Source information:
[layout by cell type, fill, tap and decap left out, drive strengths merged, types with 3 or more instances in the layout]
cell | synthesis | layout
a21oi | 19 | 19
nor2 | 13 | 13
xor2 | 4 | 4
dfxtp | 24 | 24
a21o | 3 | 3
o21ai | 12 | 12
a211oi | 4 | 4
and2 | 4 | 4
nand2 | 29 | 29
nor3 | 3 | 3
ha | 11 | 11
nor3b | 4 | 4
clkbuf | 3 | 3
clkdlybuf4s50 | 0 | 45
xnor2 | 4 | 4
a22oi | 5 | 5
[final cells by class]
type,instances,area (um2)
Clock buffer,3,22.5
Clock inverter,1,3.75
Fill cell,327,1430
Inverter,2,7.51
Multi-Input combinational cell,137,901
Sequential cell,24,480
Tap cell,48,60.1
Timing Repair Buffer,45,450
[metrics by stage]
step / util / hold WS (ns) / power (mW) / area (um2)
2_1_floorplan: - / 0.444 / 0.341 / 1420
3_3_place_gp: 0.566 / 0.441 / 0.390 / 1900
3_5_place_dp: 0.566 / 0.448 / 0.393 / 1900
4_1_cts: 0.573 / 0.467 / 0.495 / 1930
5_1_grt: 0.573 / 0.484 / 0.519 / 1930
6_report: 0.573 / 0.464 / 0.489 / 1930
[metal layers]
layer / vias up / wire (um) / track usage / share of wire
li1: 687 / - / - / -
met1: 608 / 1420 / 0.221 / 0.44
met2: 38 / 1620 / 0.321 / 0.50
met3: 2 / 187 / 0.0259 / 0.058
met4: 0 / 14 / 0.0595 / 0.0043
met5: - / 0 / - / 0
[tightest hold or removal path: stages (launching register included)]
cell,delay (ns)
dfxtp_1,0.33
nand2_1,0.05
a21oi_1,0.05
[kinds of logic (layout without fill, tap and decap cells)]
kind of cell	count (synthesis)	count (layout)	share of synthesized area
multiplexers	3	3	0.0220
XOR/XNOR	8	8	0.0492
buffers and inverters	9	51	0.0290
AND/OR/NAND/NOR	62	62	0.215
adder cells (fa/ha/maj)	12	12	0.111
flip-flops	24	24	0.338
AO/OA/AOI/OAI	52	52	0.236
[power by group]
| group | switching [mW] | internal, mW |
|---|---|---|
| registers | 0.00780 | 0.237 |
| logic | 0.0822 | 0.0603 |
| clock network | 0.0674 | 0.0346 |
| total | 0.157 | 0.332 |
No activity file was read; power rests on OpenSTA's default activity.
## src/rtl/comm_master.sv

```systemverilog
// UART command master: sends a 3-byte frame (cmd, data hi, data lo) on TX and
// captures single-byte responses from RX with a sticky ready flag.
module comm_master #(
  parameter int unsigned BAUD_DIV = 2604
) (
  input  logic        clk,
  input  logic        rst,
  input  logic        RX,
  output logic        TX,
  input  logic [7:0]  cmd,
  input  logic [15:0] data,
  input  logic        snd_cmd,
  output logic        frm_snt,
  output logic [7:0]  resp,
  output logic        resp_rdy,
  input  logic        clr_resp_rdy
);

  localparam int unsigned CntW = (BAUD_DIV > 2) ? $clog2(BAUD_DIV) : 1;
  localparam logic [CntW-1:0] BaudLast = CntW'(BAUD_DIV - 1);
  localparam logic [CntW-1:0] HalfLast = CntW'(BAUD_DIV / 2 - 1);

  typedef enum logic [2:0] {
    StIdle,
    StSendHi,
    StSendMid,
    StSendLo,
    StDone
  } frm_state_e;

  frm_state_e state_q, state_d;

  logic [15:0] data_q, data_d;
  logic        frm_snt_q, frm_snt_d;

  logic            tx_q, tx_d;
  logic            tx_busy_q, tx_busy_d;
  logic [9:0]      tx_shift_q, tx_shift_d;
  logic [CntW-1:0] tx_baud_q, tx_baud_d;
  logic [3:0]      tx_bit_q, tx_bit_d;
  logic            tx_load;
  logic [7:0]      tx_byte;
  logic            tx_done;

  logic            rx_meta_q, rx_sync_q, rx_prev_q;
  logic            rx_busy_q, rx_busy_d;
  logic [CntW-1:0] rx_cnt_q, rx_cnt_d;
  logic [3:0]      rx_idx_q, rx_idx_d;
  logic [7:0]      rx_shift_q, rx_shift_d;
  logic [7:0]      resp_q, resp_d;
  logic            resp_rdy_q, resp_rdy_d;
  logic            rx_confirm;
  logic            rx_done;

  assign TX       = tx_q;
  assign frm_snt  = frm_snt_q;
  assign resp     = resp_q;
  assign resp_rdy = resp_rdy_q;

  // Final stop bit of the byte in flight ends on this edge.
  assign tx_done = tx_busy_q && (tx_baud_q == BaudLast) && (tx_bit_q == 4'd9);

  // Frame FSM: state register
  always_ff @(posedge clk) begin
    if (rst) begin
      state_q <= StIdle;
    end else begin
      state_q <= state_d;
    end
  end

  // Frame FSM: next state
  always_comb begin
    state_d = state_q;
    unique case (state_q)
      StIdle:    if (snd_cmd) state_d = StSendHi;
      StSendHi:  if (tx_done) state_d = StSendMid;
      StSendMid: if (tx_done) state_d = StSendLo;
      StSendLo:  if (tx_done) state_d = StDone;
      StDone:    state_d = StIdle;
      default:   state_d = StIdle;
    endcase
  end

  // Frame FSM: outputs. The cmd byte is loaded straight from the port on the
  // accepting edge so its start bit begins the very next cycle.
  always_comb begin
    tx_load   = 1'b0;
    tx_byte   = cmd;
    data_d    = data_q;
    frm_snt_d = frm_snt_q;
    unique case (state_q)
      StIdle: begin
        if (snd_cmd) begin
          tx_load   = 1'b1;
          tx_byte   = cmd;
          data_d    = data;
          frm_snt_d = 1'b0;
        end
      end
      StSendHi: begin
        if (tx_done) begin
          tx_load = 1'b1;
          tx_byte = data_q[15:8];
        end
      end
      StSendMid: begin
        if (tx_done) begin
          tx_load = 1'b1;
          tx_byte = data_q[7:0];
        end
      end
      StSendLo: begin
        if (tx_done) frm_snt_d = 1'b1;
      end
      StDone: begin
      end
      default: begin
      end
    endcase
  end

  always_ff @(posedge clk) begin
    if (rst) begin
      data_q    <= '0;
      frm_snt_q <= 1'b0;
    end else begin
      data_q    <= data_d;
      frm_snt_q <= frm_snt_d;
    end
  end

  // Transmitter: shift_q[0] is always the bit currently on the line.
  always_comb begin
    tx_d       = tx_q;
    tx_busy_d  = tx_busy_q;
    tx_shift_d = tx_shift_q;
    tx_baud_d  = tx_baud_q;
    tx_bit_d   = tx_bit_q;
    if (tx_busy_q) begin
      if (tx_baud_q == BaudLast) begin
        tx_baud_d = '0;
        if (tx_bit_q == 4'd9) begin
          tx_busy_d = 1'b0;
          tx_d      = 1'b1;
        end else begin
          tx_bit_d   = tx_bit_q + 4'd1;
          tx_shift_d = {1'b1, tx_shift_q[9:1]};
          tx_d       = tx_shift_q[1];
        end
      end else begin
        tx_baud_d = tx_baud_q + CntW'(1);
      end
    end
    // A back-to-back load overrides the idle return, leaving no gap.
    if (tx_load) begin
      tx_shift_d = {1'b1, tx_byte, 1'b0};
      tx_d       = 1'b0;
      tx_busy_d  = 1'b1;
      tx_baud_d  = '0;
      tx_bit_d   = '0;
    end
  end

  always_ff @(posedge clk) begin
    if (rst) begin
      tx_q       <= 1'b1;
      tx_busy_q  <= 1'b0;
      tx_shift_q <= '1;
      tx_baud_q  <= '0;
      tx_bit_q   <= '0;
    end else begin
      tx_q       <= tx_d;
      tx_busy_q  <= tx_busy_d;
      tx_shift_q <= tx_shift_d;
      tx_baud_q  <= tx_baud_d;
      tx_bit_q   <= tx_bit_d;
    end
  end

  // Receiver: idx 0 is the start-bit mid check, 1..8 data bits, 9 the stop bit.
  always_comb begin
    rx_busy_d  = rx_busy_q;
    rx_cnt_d   = rx_cnt_q;
    rx_idx_d   = rx_idx_q;
    rx_shift_d = rx_shift_q;
    resp_d     = resp_q;
    rx_confirm = 1'b0;
    rx_done    = 1'b0;
    if (!rx_busy_q) begin
      if (rx_prev_q && !rx_sync_q) begin
        rx_busy_d = 1'b1;
        rx_cnt_d  = HalfLast;
        rx_idx_d  = '0;
      end
    end else if (rx_cnt_q == '0) begin
      rx_cnt_d = BaudLast;
      if (rx_idx_q == 4'd0) begin
        if (rx_sync_q) begin
          rx_busy_d = 1'b0;
        end else begin
          rx_confirm = 1'b1;
          rx_idx_d   = 4'd1;
        end
      end else if (rx_idx_q == 4'd9) begin
        rx_busy_d = 1'b0;
        rx_done   = 1'b1;
        resp_d    = rx_shift_q;
      end else begin
        rx_shift_d = {rx_sync_q, rx_shift_q[7:1]};
        rx_idx_d   = rx_idx_q + 4'd1;
      end
    end else begin
      rx_cnt_d = rx_cnt_q - CntW'(1);
    end
  end

  // A start bit only counts as "new" once it survives the mid-point check,
  // so glitches leave the ready flag alone. Completion beats any clear.
  always_comb begin
    resp_rdy_d = resp_rdy_q;
    if (clr_resp_rdy || rx_confirm) resp_rdy_d = 1'b0;
    if (rx_done) resp_rdy_d = 1'b1;
  end

  always_ff @(posedge clk) begin
    if (rst) begin
      rx_meta_q  <= 1'b1;
      rx_sync_q  <= 1'b1;
      rx_prev_q  <= 1'b1;
      rx_busy_q  <= 1'b0;
      rx_cnt_q   <= '0;
      rx_idx_q   <= '0;
      rx_shift_q <= '0;
      resp_q     <= '0;
      resp_rdy_q <= 1'b0;
    end else begin
      rx_meta_q  <= RX;
      rx_sync_q  <= rx_meta_q;
      rx_prev_q  <= rx_sync_q;
      rx_busy_q  <= rx_busy_d;
      rx_cnt_q   <= rx_cnt_d;
      rx_idx_q   <= rx_idx_d;
      rx_shift_q <= rx_shift_d;
      resp_q     <= resp_d;
      resp_rdy_q <= resp_rdy_d;
    end
  end

endmodule

```

## config.mk

```make
export PLATFORM = sky130hd
export DESIGN_NAME = comm_master
export DESIGN_NICKNAME = d
export VERILOG_FILES = /design/src/rtl/comm_master.sv
export SDC_FILE = /design/constraint.sdc
export NUM_CORES = 1
export LEC_CHECK = 0
export BUFFER_PORTS_ARGS = -buffer_cell sky130_fd_sc_hd__buf_2
export CAP_MARGIN = 20
export CORE_ASPECT_RATIO = 0.9
export CORE_MARGIN = 2
export CORE_UTILIZATION = 45
export CTS_CLUSTER_DIAMETER = 100
export CTS_CLUSTER_SIZE = 25
export DETAILED_ROUTE_END_ITERATION = 8
export PLACE_DENSITY = 0.65
export SYNTH_ARGS = -nofsm -noshare
export SYNTH_HDL_FRONTEND = slang
export SYNTH_SLANG_ARGS = --single-unit
```

## constraint.sdc

```tcl
create_clock -name clk -period 2 [get_ports clk]
set_input_delay 0.4 -clock clk [delete_from_list [all_inputs] [get_ports clk]]
set_output_delay 0.4 -clock clk [all_outputs]
set_load 0.03 [all_outputs]
```

==> results.md, run 1 <==
* Initial DRC Count at 168
* Most common flop cell mapped by yosys: dfxtp_1
* Register-to-register setup slack at about 0.15 ns
* Final count of hold timing violations at 0
* PwrDens at 777 nW/um^2
* Slew margin rel. at between 50% and 60%
* CTS buffer count at 9
* Outcome: complete, no violations
* Pins Over Slew Limit at 0
* Syn nets at around 480
* Distinct cells, synth at 55
* Max frequency at around 540 MHz
* Compound-Gate Fraction of Synth Area at roughly 17%
* Crit path launch type: flip-flop
* Die span in x at between 100 and 150 microns
* Synthesis warning total at 0
* Vias in the first global route at just over 3000
* Cells after Synth at around 440
* Row Count at 31
* Share of layout cells above drive strength 1 at approximately a fifth
* Synth area leaders: dfxtp_1, a21oi_1, nor2_1
* First-pass DRT Iterations at 4
* Layout area overhead at 16.0%
* Post-Synth Simple-Gate Area at between 20% and 30%
* Initial antenna violation count at 0
* Xor and xnor area share after synthesis at 3.22%
* Least-Margin Pin Slew at between 0.6 and 0.7 ns
* Diodes inserted at 0
* Final core utilization at 54.3%
* CTS Hold Buffers Added at 0
* Core Region at between 8000 and 9000 sq um
* RSZ-0062 raised after global routing: no
* Final setup violation count at 0
* EDFF count, synth at 0
* Initial Util at a little under half
* Hold crit path type: in2reg
* WS Path Type: reg2reg
* Final Skew at about 0.014 ns
* Total Routing Usage GR at 19.3%
* Number of buffers on the longest clock path at 2
* CTS clock-pin slew for the worst setup and hold paths at 0.09 ns
* Crit. End Element: flip-flop
* Drt drc at 0
* Post-DRT Antenna Nets at 0
* Sink Count at 83
* Leakage at approximately 0.0018 uW
* H-tree levels at 3
* Pin count of the biggest net entering global routing at 40
* First-pass GRT wire length at 14.4 mm
* Crit path time final at 1.85 ns
* Critical path arrival at about 2.1 ns
* Die area at 9230 sq um
* Seq cells post-synth at 83
* Post-Synth Adder-Cell Area at ~2.6%
* Synth top area share at between 40% and 50%
* Final nets at roughly 530
* CP max stage delay at 0.34 ns
* Drt total wl at about 8.2 mm
* Root Buffer: clkbuf_8
* Yosys top cell by area: dfxtp_1
* DP HPWL at approximately 5.7 mm
* CTS tree: done
* Wire length per cell at about 14 microns
* Worst-path maximum fanout at 8
* GP Congestion at slightly below 0.8
* Syn_area_per_cell at 8.63 sq um
* Max cap viols at 0
* # port buffers at 39
* Synthesized cell area at approximately 3800 sq um
* I/O pin cnt at 40
* CP cell instances: inv_2 -> ha_4 -> nor4b_4 -> and4b_2 -> nor3b_4 -> buf_6 -> mux2i_1 -> nor2_1
* Worst Path Required at 2.25 ns
* Final period utilization at ~90%
* Clk Latency, worst-skew pair at approximately 0.37 ns
* CP max stage cell: dfxtp_2
* Largest family of logic cells by synthesized area: simple AND/OR/NAND/NOR gates
* Total gr overflow at 0
* Vias per Instance at ~5.5
* Top cells by count, synth: dfxtp_1, nor2_1, nand2_1
* Vias at between 3000 and 4000
* Setup TNS at 0 ns
* Post-synth ARST share at 0%
* Post-synthesis sequential area ratio at about 44%
* Cell with the most instances after synthesis: dfxtp_1
* Peak supply drop at around 560 uV
* Post-synthesis mux area share at ~4.5%
* Die height at between 90 and 100 microns
==> critical path, delay by kind of cell (launching register included) <==
| kind | cells | cell delay [ns] |
|---|---|---|
| and+or+nand+nor | 4 | 0.81 |
| adders and majority gates | 1 | 0.13 |
| buffers and inverters | 2 | 0.25 |
| DFF | 1 | 0.34 |
| muxes | 1 | 0.20 |
==> final timing paths <==
path,startpoint,endpoint,depth (start not counted)
max,rx_cnt_q[0],rx_shift_q[2],8
min,RX,rx_meta_q,2
max reg2reg,rx_cnt_q[0],rx_shift_q[2],8
min reg2reg,rx_meta_q,rx_sync_q,1
==> where the power goes <==
part / switching, uW / internal (uW) / total, uW
Clock: 647 / 583 / 1230
Sequential: 57.2 / 1710 / 1770
Combinational: 244 / 190 / 434
==> flip-flops by register name, summed over array words and instances (netlist names), 4 cells and up <==
register    flops
data_q         16
resp            8
rx_cnt_q       12
rx_idx_q        4
rx_shift_q      8
tx_baud_q      12
tx_bit_q        4
tx_shift_q      8
==> logic make-up (layout without fill, tap and decap cells) <==
kind of cell    Yosys count  count (layout)
xor+xnor                 14              14
flops                    83              83
mux                      17              17
simple gates            176             176
compound gates          110             110
buf+inv                  34              88
fa+ha+maj                 8               8
==> through the flow <==
step                hold WS [ns]  area [sq um]  std cells  setup WS (ns)  total power [uW]
finish                     0.219          4420        595          0.151              3440
global route               0.213          4420        595         0.0328              3600
CTS                        0.207          4380        594        0.00614              3450
detailed placement         0.396          4190        578         0.0150              2230
global placement           0.394          4190        578          0.110              2220
floorplan                  0.389          3810        442          0.217              2110
==> cells in the final DEF, fill, tap and decap left out, drive strengths merged, types with 4 or more instances in the layout <==
cell type  instances
a21o               9
a21oi             43
a22o               7
a22oi              8
and3               4
buf               62
clkbuf             9
clkinv             4
dfxtp             83
ha                 8
inv               11
mux2i             17
nand2             51
nand3             15
nand4              9
nor2              51
nor3              10
nor4               4
o21ai             22
o22ai              8
or2                5
xnor2              6
xor2               8
==> what timing repair did <==
item,CTS,global route
buffers inserted,0,1
endpoints found under the setup margin,0,16
gates resized for setup,0,12
==> per-layer routing <==
layer / vias to the layer above / track usage, % / share of wire [%]
met3: 10 / 5.54 / 5.7
met1: 1509 / 27.4 / 48
met4: 0 / 5.41 / 1.0
li1: 1674 / - / -
met2: 89 / 28.6 / 45
met5: - / 0 / 0
==> area by class of cell <==
type	instances	area (sq um)
tap	99	124
clock inverter	7	73.8
sequential	83	1670
multi-input combinational	325	2020
timing repair buffer	62	372
clock buffer	9	124
fill	757	3720
inverter	10	40.0
Note: power is estimated with default switching activity, not from simulation.
==> run 2, diff against run 1 <==
- CAP_MARGIN: 20 -> default
- CORE_UTILIZATION: 45 -> 53
- PLACE_DENSITY: 0.65 -> 0.74
- SETUP_SLACK_MARGIN: default -> 0.15
==> run 2 against run 1 <==
Setup slack gained 0.017 ns. Sequential cell count unchanged. Utilization rose by 10 points. Register-to-register slack better by 0.02 ns. Critical path depth did not move. Highest routed layer unchanged.
==> results.md, run 2 (synthesis gave the netlist of run 1 again) <==
* PwrDens at approximately 750 nW/um^2
* Biggest register: data_q
* CTS tree: done
* H-tree levels at 3
* CP cell instances: inv_2 -> ha_4 -> nor4b_4 -> and4b_2 -> nor3b_4 -> buf_6 -> mux2i_1 -> nor2_1
* Area occupied by multi-input gates at between 2000 and 2500 sq um
* Row Count at 29
* Number of buffers on the longest clock path at 2
* Total Routing Usage GR at 22.3%
* Sink Count at slightly above 80
* Wire length per cell at between 10 and 15 microns
* Die area at ~7900 sq um
* CTS buffer count at 9
* CP max stage cell: dfxtp_2
* Crit path time final at about 1.8 ns
* Core Region at approximately 7000 sq um
* Initial Util at a little over half
* Hold crit path type: in2reg
* Register-to-register setup slack at between 0.15 and 0.2 ns
* Peak supply drop at around 560 uV
* Crit. End Element: flip-flop
* I/O pin cnt at 40
* Commonest non-fill, non-tap cell in the layout: dfxtp_1
* Worst Path Required at roughly 2.2 ns
* CP Launch Point: rx_cnt_q[1]
* DP HPWL at 5.88 mm
* CP max stage delay at ~0.33 ns
* Final period utilization at between 90% and 100%
* Crit-path leading delay family: simple AND/OR/NAND/NOR gates
* Max reg flops at 16
* First-pass DRT Iterations at 4
* Die span in x at 93.4 microns
* Vias at between 3000 and 4000
* Register area at 1670 sq um
* Root Buffer: clkbuf_8
* Max cap viols at 0
* Final Skew at about 0.015 ns
* GP Congestion at ~0.85
* Final count of hold timing violations at 0
* Pin count of the biggest net entering global routing at 48
* Clk Latency, worst-skew pair at 0.37 ns
* Die height at 84.5 microns
* Fill count at 584
* Worst-path maximum fanout at 4
* Final core utilization at about 64%
* Setup TNS at 0 ns
* WS Path Type: reg2reg
* RSZ-0062 raised after global routing: yes
* Hold Startpoint: RX
* RR Startpoint: rx_cnt_q[1]
* Final nets at approximately 540
* Place WS at about 0.0023 ns
* Pins Over Slew Limit at 0
* Critical path arrival at between 2 and 2.5 ns
* Leakage at ~0.0018 uW
* Commonest non-fill, non-tap cells in the layout: dfxtp_1, nand2_1, nor2_1, a21oi_1, buf_2
* Post-DRT Antenna Nets at 0
* Drt drc at 0
* Diodes inserted at 0
* Vias per Instance at about 5.6
* Total gr overflow at 0
* Layout area overhead at 18.1%
* Outcome: complete, no violations
* Buf/Inv on CP at 2
* # port buffers at 39
* Share of layout cells above drive strength 1 at between 20 and 25%
* Max frequency at roughly 550 MHz
* Fin worst setup slack at around 0.17 ns
* Least-Margin Pin Slew at 0.561 ns
* Final setup violation count at 0
* Initial antenna violation count at 0
* CTS Hold Buffers Added at 0
* Vias in the first global route at roughly 3100
* Slew margin rel. at 62.5%
* Initial DRC Count at between 100 and 150
* Biggest regs: data_q: 16 flops, rx_cnt_q: 12 flops, tx_baud_q: 12 flops
* CTS clock-pin slew for the worst setup and hold paths at 0.08 ns
* Drt total wl at around 8.4 mm
* First-pass GRT wire length at about 14 mm
* Crit path launch type: flip-flop
==> run 2: cell types whose count changed in the layout (fill, tap and decap cells not counted), sizes merged <==
cell    before  now
bufinv       1    0
buf         62   70
clkbuf       9   11
clkinv       4    5
inv         11    9
==> run 2: metal layers <==
layer,global-route usage (%),share of wire (%),vias up
li1,-,-,1689
met1,28.8,47,1580
met2,35.9,48,68
met3,6.91,3.9,9
met4,6.42,1.4,0
met5,0,0,-
==> run 2: area by class of cell <==
cell class,count,share of cell area [%]
multi-input cells,325,45.8
clock inverters,5,0.862
clock buffers,11,3.14
well taps,93,2.58
repair buffers,70,9.67
flip-flops and latches,83,37.0
inverters,10,0.889
==> run 2: worst reg2reg max path, delay by kind of cell, from the launching register on <==
kind | cells | cell delay [ns]
flops | 1 | 0.33
mux | 1 | 0.19
simple gates | 4 | 0.82
fa+ha+maj | 1 | 0.13
buf+inv | 2 | 0.24
==> run 2: timing repair <==
item,4_1_cts,5_1_grt
pin swaps,0,5
gates resized for setup,10,12
setup buffers,3,6
endpoints found under the setup margin,13,22
==> run 2: worst paths after layout <==
check	endpoint	cells past startpoint
setup / recovery	rx_shift_q[7]	8
hold / removal	rx_meta_q	2
setup reg to reg	rx_shift_q[7]	8
hold reg to reg	rx_sync_q	1
==> run 2: report_power, final <==
part	switching, uW	internal [uW]
logic	259	216
clock network	617	489
registers	60.4	1710
total	936	2420
==> run 2: through the flow <==
step | hold slack [ns] | power [uW] | cells | area [sq um]
3_5_place_dp | 0.414 | 2230 | 572 | 4180
6_report | 0.219 | 3360 | 597 | 4500
3_3_place_gp | 0.391 | 2210 | 572 | 4180
4_1_cts | 0.204 | 3360 | 591 | 4410
5_1_grt | 0.202 | 3520 | 597 | 4500
2_1_floorplan | 0.389 | 2110 | 442 | 3810
==> run 3, diff against run 2 <==
- PLACE_DENSITY: 0.74 -> 0.77
- clock period: 2 -> 1.55 ns (I/O delays scaled with it)
==> run 3 against run 2 <==
The flow now finishes with violations (setup timing). Cell count increased by 8.7%. Maximum frequency shrank 1.2%. Non-clock buffer count grew 51. First-iteration DRC count is 36% higher. Clock skew shrank 0.0024 ns. Sequential power rose by 28%. Global-route usage is 3.6 points higher. Utilization increased by 11 points. Largest power group unchanged. Highest routed layer unchanged.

Work instructions: Above are the lines; repeat exactly the ones from the line containing "dfxtp_1,0.33" down to the line containing "[power by group]", both inclusive.

Your response:
dfxtp_1,0.33
nand2_1,0.05
a21oi_1,0.05
[kinds of logic (layout without fill, tap and decap cells)]
kind of cell	count (synthesis)	count (layout)	share of synthesized area
multiplexers	3	3	0.0220
XOR/XNOR	8	8	0.0492
buffers and inverters	9	51	0.0290
AND/OR/NAND/NOR	62	62	0.215
adder cells (fa/ha/maj)	12	12	0.111
flip-flops	24	24	0.338
AO/OA/AOI/OAI	52	52	0.236
[power by group]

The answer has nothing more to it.